You take the shiny new data analytics tool out from under the tree. You put it through its paces. The tool generates a report, likely driven by opaque algorithms hidden in a black box. Apparently, your company’s widgets have a 30% chance of causing debilitating migraines. Now what?
Well, sometime down the road -- maybe five years, maybe ten -- someone’s going to sue the company over the migraine widget. If the lawsuit gets far enough, both sides will have to exchange information relevant to the case in the discovery process.
That fateful analytics report, showing the widget’s propensity to cause migraines, is undoubtedly relevant by any layman’s definition. And with text messages, Facebook posts, and sundry other nontraditional (read: non-email) electronic information proving to be discoverable in civil litigation, is there any reason to doubt that the report will need to be produced to opposing counsel?
This is not necessarily a novel question, and lying at its root is the BYO(x) movement. BYOD (Bring Your Own Device) has gotten the most coverage in recent months, with widespread (and justified) alarm over how exactly organizations are supposed to satisfy their legal obligations with respect to data contained on their employees’ personal devices.

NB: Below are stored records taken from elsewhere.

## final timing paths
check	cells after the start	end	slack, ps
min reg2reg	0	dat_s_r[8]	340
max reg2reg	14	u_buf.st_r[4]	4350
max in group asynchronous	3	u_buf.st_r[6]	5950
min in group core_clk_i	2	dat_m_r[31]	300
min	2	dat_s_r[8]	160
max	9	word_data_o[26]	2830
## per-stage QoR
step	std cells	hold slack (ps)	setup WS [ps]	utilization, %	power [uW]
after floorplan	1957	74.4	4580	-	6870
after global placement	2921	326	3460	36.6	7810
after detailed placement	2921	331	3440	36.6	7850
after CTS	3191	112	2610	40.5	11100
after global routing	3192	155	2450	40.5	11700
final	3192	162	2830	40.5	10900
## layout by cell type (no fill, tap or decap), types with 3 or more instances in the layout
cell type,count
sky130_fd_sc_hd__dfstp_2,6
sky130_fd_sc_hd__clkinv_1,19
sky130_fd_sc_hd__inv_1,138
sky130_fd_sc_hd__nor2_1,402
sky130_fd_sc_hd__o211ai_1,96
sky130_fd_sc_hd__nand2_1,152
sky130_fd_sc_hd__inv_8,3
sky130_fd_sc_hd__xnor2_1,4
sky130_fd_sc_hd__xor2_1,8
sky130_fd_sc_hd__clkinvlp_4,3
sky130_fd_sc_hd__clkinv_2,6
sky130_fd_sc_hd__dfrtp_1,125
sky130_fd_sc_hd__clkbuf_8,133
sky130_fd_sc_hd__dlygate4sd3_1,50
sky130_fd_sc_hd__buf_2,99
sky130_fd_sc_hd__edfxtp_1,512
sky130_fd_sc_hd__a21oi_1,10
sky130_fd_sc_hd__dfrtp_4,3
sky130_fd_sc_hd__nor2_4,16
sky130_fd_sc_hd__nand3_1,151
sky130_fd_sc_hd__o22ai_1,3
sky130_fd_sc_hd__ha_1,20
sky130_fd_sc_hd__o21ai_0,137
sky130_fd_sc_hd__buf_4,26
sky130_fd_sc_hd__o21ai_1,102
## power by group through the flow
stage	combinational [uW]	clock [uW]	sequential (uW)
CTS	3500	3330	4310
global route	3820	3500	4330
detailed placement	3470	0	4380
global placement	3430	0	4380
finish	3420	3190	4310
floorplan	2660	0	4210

The stakes are undoubtedly raised with BYOA (Bring Your Own Analytics), a term that is just now making the rounds but will likely gain importance as do-it-yourself analytics platforms continue to proliferate. Here, the risks compound. An employee who, two years down the road, purges the migraine widget report without knowing any better may lead to the company facing accusations of spoliation in the future.

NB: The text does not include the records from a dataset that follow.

**config.mk**
```make
export PLATFORM = sky130hd
export DESIGN_NAME = pvip_top
export DESIGN_NICKNAME = d
export VERILOG_FILES = /design/src/core/pvip_pkg.sv /design/src/core/pvip_buf.sv /design/src/core/pvip_top.sv
export VERILOG_INCLUDE_DIRS = /design/src /design/src/core
export SDC_FILE = /design/constraint.sdc
export NUM_CORES = 1
export LEC_CHECK = 0
export BUFFER_PORTS_ARGS = -buffer_cell sky130_fd_sc_hd__buf_4
export CORE_UTILIZATION = 40
export DETAILED_ROUTE_END_ITERATION = 8
export PLACE_DENSITY_LB_ADDON = 0.12
export REMOVE_ABC_BUFFERS = 1
export SLEW_MARGIN = 20
export SYNTH_ARGS = -nofsm -noshare
export SYNTH_HDL_FRONTEND = slang
export SYNTH_SLANG_ARGS = --single-unit
```
**constraint.sdc**
```tcl
create_clock -name CORE_CLK -period 2.8 [get_ports CORE_CLK]
set_input_delay 0.28 -clock CORE_CLK [delete_from_list [all_inputs] [get_ports CORE_CLK]]
set_output_delay 0.28 -clock CORE_CLK [all_outputs]
set_load 0.005 [all_outputs]
```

The key point: analytic output data, like all enterprise data, must be centrally managed. Knowledge workers who interface directly with data at its inception are normally experts at using that data for their immediate business purposes. To expect them to simultaneously account for long-term, enterprise-wide information governance needs is ultimately unrealistic.

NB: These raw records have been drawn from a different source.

### src/rstc_pkg.sv
// rstc_pkg: constants, register map and types of the reset and stop-recovery controller
package rstc_pkg;

    // clock rate of clk_i
    localparam int unsigned RSTC_CLK_HZ = 25000000;

    // hold counts
    localparam int unsigned RSTC_OSC_HOLD_CYC = 66;
    localparam int unsigned RSTC_SYS_HOLD_CYC = 16;
    localparam int unsigned RSTC_PIN_FILT_CYC = 4;

    // reset vector location in program memory
    localparam logic [15:0] RSTC_VEC_ADDR_HI = 16'h0002;
    localparam logic [15:0] RSTC_VEC_ADDR_LO = 16'h0003;

    // wishbone byte offsets
    localparam logic [3:0] RSTC_ADR_WDCTL = 4'h0;
    localparam logic [3:0] RSTC_ADR_OPTION = 4'h4;
    localparam logic [3:0] RSTC_ADR_DBGCTL = 4'h8;
    localparam logic [3:0] RSTC_ADR_STATUS = 4'hc;

    // field positions
    localparam int unsigned RSTC_DBG_RST_BIT = 0;
    localparam int unsigned RSTC_CAUSE_W = 4;
    localparam int unsigned RSTC_OPT_W = 2;

    // cause flags of the watchdog control register, bit 3 down to bit 0
    typedef struct packed {
        logic por;
        logic stop;
        logic wdt;
        logic pin_cause_flag;
    } rstc_cause_t;

    // option bits, bit 1 down to bit 0
    typedef struct packed {
        logic brownout_stop_keepalive;
        logic watchdog_reset_select;
    } rstc_opt_t;

    // reset values
    localparam rstc_cause_t RSTC_CAUSE_RST = 4'h8;
    localparam rstc_opt_t RSTC_OPT_RST = 2'h1;

    // sequencer states, gray along the reset path
    typedef enum logic [2:0] {
        RSTC_RUN = 3'h0,
        RSTC_OSC = 3'h1,
        RSTC_CLK = 3'h3,
        RSTC_FHI = 3'h2,
        RSTC_FLO = 3'h6,
        RSTC_LOAD = 3'h4
    } rstc_state_t;

endpackage

### src/rstc_sync.sv
// rstc_sync: two flip-flop synchroniser for a vector of asynchronous inputs
module rstc_sync #(
    parameter int unsigned W = 1,
    parameter logic [W-1:0] RST_VAL = '0
) (
    input wire logic clk_i,
    input wire logic rst_i,
    input wire logic [W-1:0] d_i,
    output logic [W-1:0] q_o
);

    logic [W-1:0] meta_q;
    logic [W-1:0] sync_q;

    always_ff @(posedge clk_i) begin
        if (rst_i) begin
            meta_q <= RST_VAL;
            sync_q <= RST_VAL;
        end else begin
            meta_q <= d_i;
            sync_q <= meta_q;
        end
    end

    assign q_o = sync_q;

endmodule

### src/rstc_ctrl.sv
// rstc_ctrl: reset and stop-mode recovery sequencer with wishbone register slave
//
// Operation
// - after supply rises, count 66 oscillator cycles then 16 clocks, then release.
// - system reset and stop recovery both use the same two-stage hold.
// - at the start of a system reset all general I/O pins turn to inputs.
// - during reset keep CPU idle, peripherals too in a system reset, both oscillators running.
// - system clock starts after oscillator count; CPU idle through 16 clocks.
// - system reset loads the cause flags and clears the debugger bit; option bits keep their value.
// - at the end of the hold fetch vector from bytes 0002h and 0003h into program counter.
// - power-on or brownout overrides every other source, giving a full reset.
// - in run or halt, supply, watchdog reset or pin cause a system reset.
// - debugger reset resets the whole chip except the debugger block.
// - debugger request bit self-clears during reset; power-on flag set afterwards.
// - in stop, watchdog, enabled gpio transition or debug pin falling edge start recovery.
// - stop recovery resets the CPU and only touches the watchdog control register.
// - every power-on sequence, brownout included, sets the power-on cause flag.
// - brownout forces reset, held while supply low, then full power-on sequence.
// - an option bit selects whether brownout detection stays active in stop.
// - watchdog timeout in run or halt resets when the select bit is one.
// - a watchdog-initiated reset sets the watchdog cause flag.
// - reset pin must stay low four clocks; shorter pulses are filtered out.
// - pin low keeps reset; release of a long hold exits reset at once.
// - a pin-initiated reset sets the pin cause flag.
// - every stop recovery sets the stop-recovery flag.
module rstc_ctrl import rstc_pkg::*; #(
    parameter int unsigned GPIO_W = 8,
    parameter int unsigned OSC_HOLD = RSTC_OSC_HOLD_CYC,
    parameter int unsigned SYS_HOLD = RSTC_SYS_HOLD_CYC,
    parameter int unsigned PIN_FILT = RSTC_PIN_FILT_CYC
) (
    input wire logic clk_i,
    input wire logic rst_i,
    input wire logic wb_cyc_i,
    input wire logic wb_stb_i,
    input wire logic wb_we_i,
    input wire logic [3:0] wb_adr_i,
    input wire logic [3:0] wb_sel_i,
    input wire logic [31:0] wb_dat_i,
    output logic [31:0] wb_dat_o,
    output logic wb_ack_o,
    input wire logic supply_ok_i,
    input wire logic brownout_i,
    input wire logic wdt_osc_i,
    input wire logic wdt_enable_i,
    input wire logic wdt_timeout_i,
    input wire logic reset_n_i,
    input wire logic debug_pin_i,
    input wire logic dbg_rst_set_i,
    input wire logic stop_mode_i,
    input wire logic [GPIO_W-1:0] gpio_i,
    input wire logic [GPIO_W-1:0] gpio_smr_en_i,
    input wire logic [7:0] pmem_data_i,
    output logic pmem_rd_o,
    output logic [15:0] pmem_addr_o,
    output logic [15:0] pc_o,
    output logic pc_load_o,
    output logic cpu_rst_o,
    output logic periph_rst_o,
    output logic ocd_rst_o,
    output logic gpio_input_o,
    output logic xtal_en_o,
    output logic wdt_osc_en_o,
    output logic sys_clk_en_o,
    output logic dbg_rst_bit_o
);

    localparam int unsigned SW = 5 + GPIO_W;
    localparam int unsigned OW = $clog2(OSC_HOLD);
    localparam int unsigned CW = $clog2(SYS_HOLD);
    localparam int unsigned PW = $clog2(PIN_FILT + 1);
    localparam logic [SW-1:0] SYNC_RST = {{GPIO_W{1'b0}}, 5'h0c};

    // address decode shared by the read and write paths
    function automatic logic adr_hit(input logic [3:0] adr, input logic [3:0] off);
        adr_hit = (adr == off);
    endfunction

    // synchronised pins
    logic [SW-1:0] sync_w;
    logic s_brown;
    logic s_supply;
    logic s_pin_n;
    logic s_dbg;
    logic s_osc;
    logic [GPIO_W-1:0] s_gpio;

    rstc_sync #(
        .W(SW),
        .RST_VAL(SYNC_RST)
    ) u_sync (
        .clk_i(clk_i),
        .rst_i(rst_i),
        .d_i({gpio_i, wdt_osc_i, debug_pin_i, reset_n_i, supply_ok_i, brownout_i}),
        .q_o(sync_w)
    );

    assign s_brown = sync_w[0];
    assign s_supply = sync_w[1];
    assign s_pin_n = sync_w[2];
    assign s_dbg = sync_w[3];
    assign s_osc = sync_w[4];
    assign s_gpio = sync_w[SW-1:5];

    rstc_state_t state_q;
    rstc_opt_t opt_q;
    rstc_cause_t flags_q;
    rstc_cause_t cause_q;
    rstc_cause_t new_cause;
    logic kind_sys_q;
    logic supply_q;
    logic dbg_bit_q;
    logic osc_prev_q;
    logic dbg_prev_q;
    logic [GPIO_W-1:0] gpio_prev_q;
    logic [PW-1:0] pin_cnt_q;
    logic [OW-1:0] osc_cnt_q;
    logic [CW-1:0] sys_cnt_q;
    logic [7:0] vec_hi_q;
    logic [15:0] pc_q;
    logic pc_load_q;
    logic pmem_rd_q;
    logic [15:0] pmem_addr_q;
    logic ack_q;
    logic [31:0] dat_q;

    logic osc_edge;
    logic dbg_fall;
    logic gpio_edge;
    logic pin_low;
    logic por_hold;
    logic wdt_sys;
    logic smr_req;
    logic sys_req;
    logic in_reset;
    logic wb_take;
    logic wb_wr;

    // edge detectors read only the second synchroniser stage and its delayed copy
    always_ff @(posedge clk_i) begin
        if (rst_i) begin
            osc_prev_q <= 1'b0;
            dbg_prev_q <= 1'b1;
            gpio_prev_q <= '0;
        end else begin
            osc_prev_q <= s_osc;
            dbg_prev_q <= s_dbg;
            gpio_prev_q <= s_gpio;
        end
    end

    assign osc_edge = s_osc & ~osc_prev_q;
    assign dbg_fall = dbg_prev_q & ~s_dbg;
    assign gpio_edge = |((s_gpio ^ gpio_prev_q) & gpio_smr_en_i);

    // digital filter: pin counts as asserted after the set number of low samples
    always_ff @(posedge clk_i) begin
        if (rst_i) begin
            pin_cnt_q <= '0;
        end else if (s_pin_n) begin
            pin_cnt_q <= '0;
        end else if (pin_cnt_q != PW'(PIN_FILT)) begin
            pin_cnt_q <= pin_cnt_q + PW'(1);
        end
    end

    assign pin_low = (pin_cnt_q == PW'(PIN_FILT));

    assign in_reset = (state_q != RSTC_RUN);

    // supply hold; brownout is ignored in stop unless kept alive
    assign por_hold = ~s_supply | (s_brown & (~stop_mode_i | opt_q.brownout_stop_keepalive));
    assign wdt_sys = wdt_timeout_i & ~stop_mode_i & opt_q.watchdog_reset_select;
    assign sys_req = por_hold | wdt_sys | pin_low | dbg_bit_q;
    assign smr_req = stop_mode_i & ~in_reset & (wdt_timeout_i | gpio_edge | dbg_fall);

    always_comb begin
        new_cause.por = por_hold | dbg_bit_q;
        new_cause.pin_cause_flag = pin_low;
        new_cause.wdt = wdt_sys | (smr_req & wdt_timeout_i);
        new_cause.stop = smr_req & ~sys_req;
    end

    // sequencer
    always_ff @(posedge clk_i) begin
        if (rst_i) begin
            state_q <= RSTC_OSC;
            osc_cnt_q <= '0;
            sys_cnt_q <= '0;
        end else if (por_hold && in_reset) begin
            state_q <= RSTC_OSC;
            osc_cnt_q <= '0;
            sys_cnt_q <= '0;
        end else begin
            case (state_q)
                RSTC_RUN: begin
                    osc_cnt_q <= '0;
                    sys_cnt_q <= '0;
                    if (sys_req || smr_req) begin
                        state_q <= RSTC_OSC;
                    end
                end
                RSTC_OSC: begin
                    if (osc_edge) begin
                        if (osc_cnt_q == OW'(OSC_HOLD - 1)) begin
                            state_q <= RSTC_CLK;
                        end else begin
                            osc_cnt_q <= osc_cnt_q + OW'(1);
                        end
                    end
                end
                RSTC_CLK: begin
                    if (sys_cnt_q != CW'(SYS_HOLD - 1)) begin
                        sys_cnt_q <= sys_cnt_q + CW'(1);
                    end else if (s_pin_n) begin
                        state_q <= RSTC_FHI;
                    end
                end
                RSTC_FHI: begin
                    state_q <= RSTC_FLO;
                end
                RSTC_FLO: begin
                    state_q <= RSTC_LOAD;
                end
                RSTC_LOAD: begin
                    state_q <= RSTC_RUN;
                end
                default: begin
                    state_q <= RSTC_OSC;
                end
            endcase
        end
    end

    // pending cause and reset kind, a later supply event upgrades a stop recovery
    always_ff @(posedge clk_i) begin
        if (rst_i) begin
            cause_q <= RSTC_CAUSE_RST;
            kind_sys_q <= 1'b1;
            supply_q <= 1'b1;
        end else if (!in_reset) begin
            if (sys_req || smr_req) begin
                cause_q <= new_cause;
                kind_sys_q <= sys_req;
                supply_q <= por_hold;
            end
        end else if (sys_req) begin
            cause_q <= por_hold ? new_cause : (cause_q | new_cause);
            kind_sys_q <= 1'b1;
            supply_q <= supply_q | por_hold;
        end
    end

    // debugger request bit: set wins over the self-clear inside a reset
    always_ff @(posedge clk_i) begin
        if (rst_i) begin
            dbg_bit_q <= 1'b0;
        end else if (dbg_rst_set_i || (wb_wr && adr_hit(wb_adr_i, RSTC_ADR_DBGCTL) && wb_dat_i[RSTC_DBG_RST_BIT])) begin
            dbg_bit_q <= 1'b1;
        end else if (in_reset) begin
            dbg_bit_q <= 1'b0;
        end
    end

    // vector fetch: memory answers one cycle after the address
    always_ff @(posedge clk_i) begin
        if (rst_i) begin
            pmem_rd_q <= 1'b0;
            pmem_addr_q <= '0;
            vec_hi_q <= '0;
            pc_q <= '0;
            pc_load_q <= 1'b0;
        end else begin
            pmem_rd_q <= 1'b0;
            pc_load_q <= 1'b0;
            case (state_q)
                RSTC_CLK: begin
                    if (!por_hold && sys_cnt_q == CW'(SYS_HOLD - 1) && s_pin_n) begin
                        pmem_rd_q <= 1'b1;
                        pmem_addr_q <= RSTC_VEC_ADDR_HI;
                    end
                end
                RSTC_FHI: begin
                    pmem_rd_q <= ~por_hold;
                    pmem_addr_q <= RSTC_VEC_ADDR_LO;
                end
                RSTC_FLO: begin
                    vec_hi_q <= pmem_data_i;
                end
                RSTC_LOAD: begin
                    pc_q <= {vec_hi_q, pmem_data_i};
                    pc_load_q <= ~por_hold;
                end
                default: begin
                    pmem_rd_q <= 1'b0;
                end
            endcase
        end
    end

    // wishbone classic slave, one wait cycle, ack for one cycle; writes land at the edge the master sees ack
    assign wb_take = wb_cyc_i & wb_stb_i & ~ack_q;
    assign wb_wr = wb_cyc_i & wb_stb_i & ack_q & wb_we_i & wb_sel_i[0];

    always_ff @(posedge clk_i) begin
        if (rst_i) begin
            ack_q <= 1'b0;
            dat_q <= '0;
        end else begin
            ack_q <= wb_take;
            if (wb_take) begin
                dat_q <= '0;
                if (adr_hit(wb_adr_i, RSTC_ADR_WDCTL)) begin
                    dat_q[RSTC_CAUSE_W-1:0] <= flags_q;
                end else if (adr_hit(wb_adr_i, RSTC_ADR_OPTION)) begin
                    dat_q[RSTC_OPT_W-1:0] <= opt_q;
                end else if (adr_hit(wb_adr_i, RSTC_ADR_DBGCTL)) begin
                    dat_q[RSTC_DBG_RST_BIT] <= dbg_bit_q;
                end else if (adr_hit(wb_adr_i, RSTC_ADR_STATUS)) begin
                    dat_q[4:0] <= {kind_sys_q, state_q, in_reset};
                end
            end
        end
    end

    // option bits survive every reset except rst_i
    always_ff @(posedge clk_i) begin
        if (rst_i) begin
            opt_q <= RSTC_OPT_RST;
        end else if (wb_wr && adr_hit(wb_adr_i, RSTC_ADR_OPTION)) begin
            opt_q <= wb_dat_i[RSTC_OPT_W-1:0];
        end
    end

    // cause flags: write one to clear, commit at the end of the hold wins
    always_ff @(posedge clk_i) begin
        if (rst_i) begin
            flags_q <= '0;
        end else if (state_q == RSTC_LOAD && !por_hold) begin
            flags_q <= cause_q;
        end else if (wb_wr && adr_hit(wb_adr_i, RSTC_ADR_WDCTL)) begin
            flags_q <= flags_q & ~wb_dat_i[RSTC_CAUSE_W-1:0];
        end
    end

    assign wb_ack_o = ack_q;
    assign wb_dat_o = dat_q;

    assign cpu_rst_o = in_reset;
    assign periph_rst_o = in_reset & kind_sys_q;
    assign ocd_rst_o = in_reset & kind_sys_q & supply_q;
    assign gpio_input_o = in_reset & kind_sys_q;
    assign xtal_en_o = in_reset | ~stop_mode_i;
    assign wdt_osc_en_o = in_reset | wdt_enable_i;
    assign sys_clk_en_o = (state_q != RSTC_OSC) & (in_reset | ~stop_mode_i);
    assign pmem_rd_o = pmem_rd_q;
    assign pmem_addr_o = pmem_addr_q;
    assign pc_o = pc_q;
    assign pc_load_o = pc_load_q;
    assign dbg_rst_bit_o = dbg_bit_q;

endmodule

### config.mk
export PLATFORM = sky130hd
export DESIGN_NAME = rstc_ctrl
export DESIGN_NICKNAME = d
export VERILOG_FILES = /design/src/rstc_pkg.sv /design/src/rstc_sync.sv /design/src/rstc_ctrl.sv
export SDC_FILE = /design/constraint.sdc
export NUM_CORES = 1
export LEC_CHECK = 0
export BUFFER_PORTS_ARGS = -buffer_cell sky130_fd_sc_hd__buf_4
export CORE_MARGIN = 3
export CORE_UTILIZATION = 40
export DETAILED_ROUTE_END_ITERATION = 8
export PLACE_DENSITY = 0.75
export SETUP_SLACK_MARGIN = 0.4
export SLEW_MARGIN = 20
export SYNTH_ARGS = -nofsm -noshare
export SYNTH_HDL_FRONTEND = slang
export SYNTH_SLANG_ARGS = --single-unit
### constraint.sdc
create_clock -name clk_i -period 2.43 [get_ports clk_i]
set_input_delay 0.243 -clock clk_i [delete_from_list [all_inputs] [get_ports clk_i]]
set_output_delay 0.243 -clock clk_i [all_outputs]
set_load 0.005 [all_outputs]
# After elaboration in Yosys (flattened, before gate mapping)
# Index checks and enable logic that the tools add are counted.
# classes
n_bitwise	43
muxes	36
addsub	3
reduce_logical	29
n_eq_ne	23
# ops
cell	n
$mux W4	9
$pmux W16 S2	1
$mux W3	6
$pmux W3 S6	1
$and A1 B1 Y1	17
$mux W16	1
$ne A2 B2 Y1 const B	8
$mux W7	2
$pmux W7 S2	1
$eq A4 B4 Y1 const B	3
$or A1 B1 Y1	12
$reduce_bool A2 Y1	6
$mux W1	11
$eq A3 B3 Y1 const B	3
$not A1 Y1	9
$and A8 B8 Y8	1
$logic_and A1 B1 Y1	8
$pmux W4 S2	1
$reduce_or A8 Y1	1
$xor A8 B8 Y8	1
$add A7 B1 Y7 const B	1
$eq A7 B7 Y1 const B	1
$eq A3 B2 Y1 const B	2
$reduce_and A2 Y1	3
22 further kinds	25
# word_totals
reg_bits	114
input_bits	78

# Longest topological paths before layout
# Gate-level depths: netlist of run 1.
# logic_depth
depth_word	13
mapped_depth	7
ltp_nobuf	6

# Cells and area by module
# Synthesis of run 1 repeated with hierarchy kept, for this count alone.
# unflattened
hier_cells	452
hier_area_um2	4147.7
# by_module_without_submodules
module	cells_per_inst	area_each_um2	instances	seq_area_each_um2
rstc_ctrl	398	3442.1	1	1481.4
rstc_sync	54	705.7	1	520.5

# Worst setup path after synthesis of run 1
# Ideal clock, no wire load.
# synth_timing
kind	reg-to-reg
start	register osc_cnt_q[1]
end	register osc_cnt_q[3]
path_buffers	0
t_arrival_ns	1.659
stages_incl_launch_ff	7
t_required_ns	2.360
slack_ns	0.701
cell_sequence	dfxtp_1 > inv_1 > ha_1 > a31o_4 > a21o_4 > or4_1 > a21oi_1
# synth_via
elab_chain_len	4
# synth_lines
element	line_no	source
from (decl)	rstc_ctrl.sv:117	logic [OW-1:0] osc_cnt_q;
from (signal assigned)	rstc_ctrl.sv:208	osc_cnt_q <= osc_cnt_q + OW'(1);
$add A7 B1 Y7	rstc_ctrl.sv:208	
$mux W7	rstc_ctrl.sv:205	if (osc_cnt_q == OW'(OSC_HOLD - 1)) begin
$mux W7	rstc_ctrl.sv:204	if (osc_edge) begin
$pmux W7 S2	rstc_ctrl.sv:195	case (state_q)
# Parallel ways exist; a longest one is shown, timed or not. The select of a mux whose other input is x is not followed.
# A chain may end at the register's enable or synchronous reset.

The logic set forth here is, again, not new. These concerns arise each and every time a new type of data enters the corporate sphere, and we can all rest assured that further types will come to the forefront. Indeed, the Internet of Things will accelerate this novelty along dimensions that are not even fully understood yet.
A unified approach to information governance—where data is centrally stored and retention and disposition policies for all types of data are centrally set by teams whose mission it is to enact such policies for the corporation’s long-term benefit—is the only failsafe way to reliably accommodate and account for existing and future data. Indeed, a significant collateral gain from properly managed data is that it can, itself, be utilized for more meaningful, robust, broad analytics initiatives.
One might put it like so: manage once, leverage forever. Unlike that ugly sweater you never asked for, you can’t re-gift or exchange unfavorable analytics results; you need to plan to manage them instead.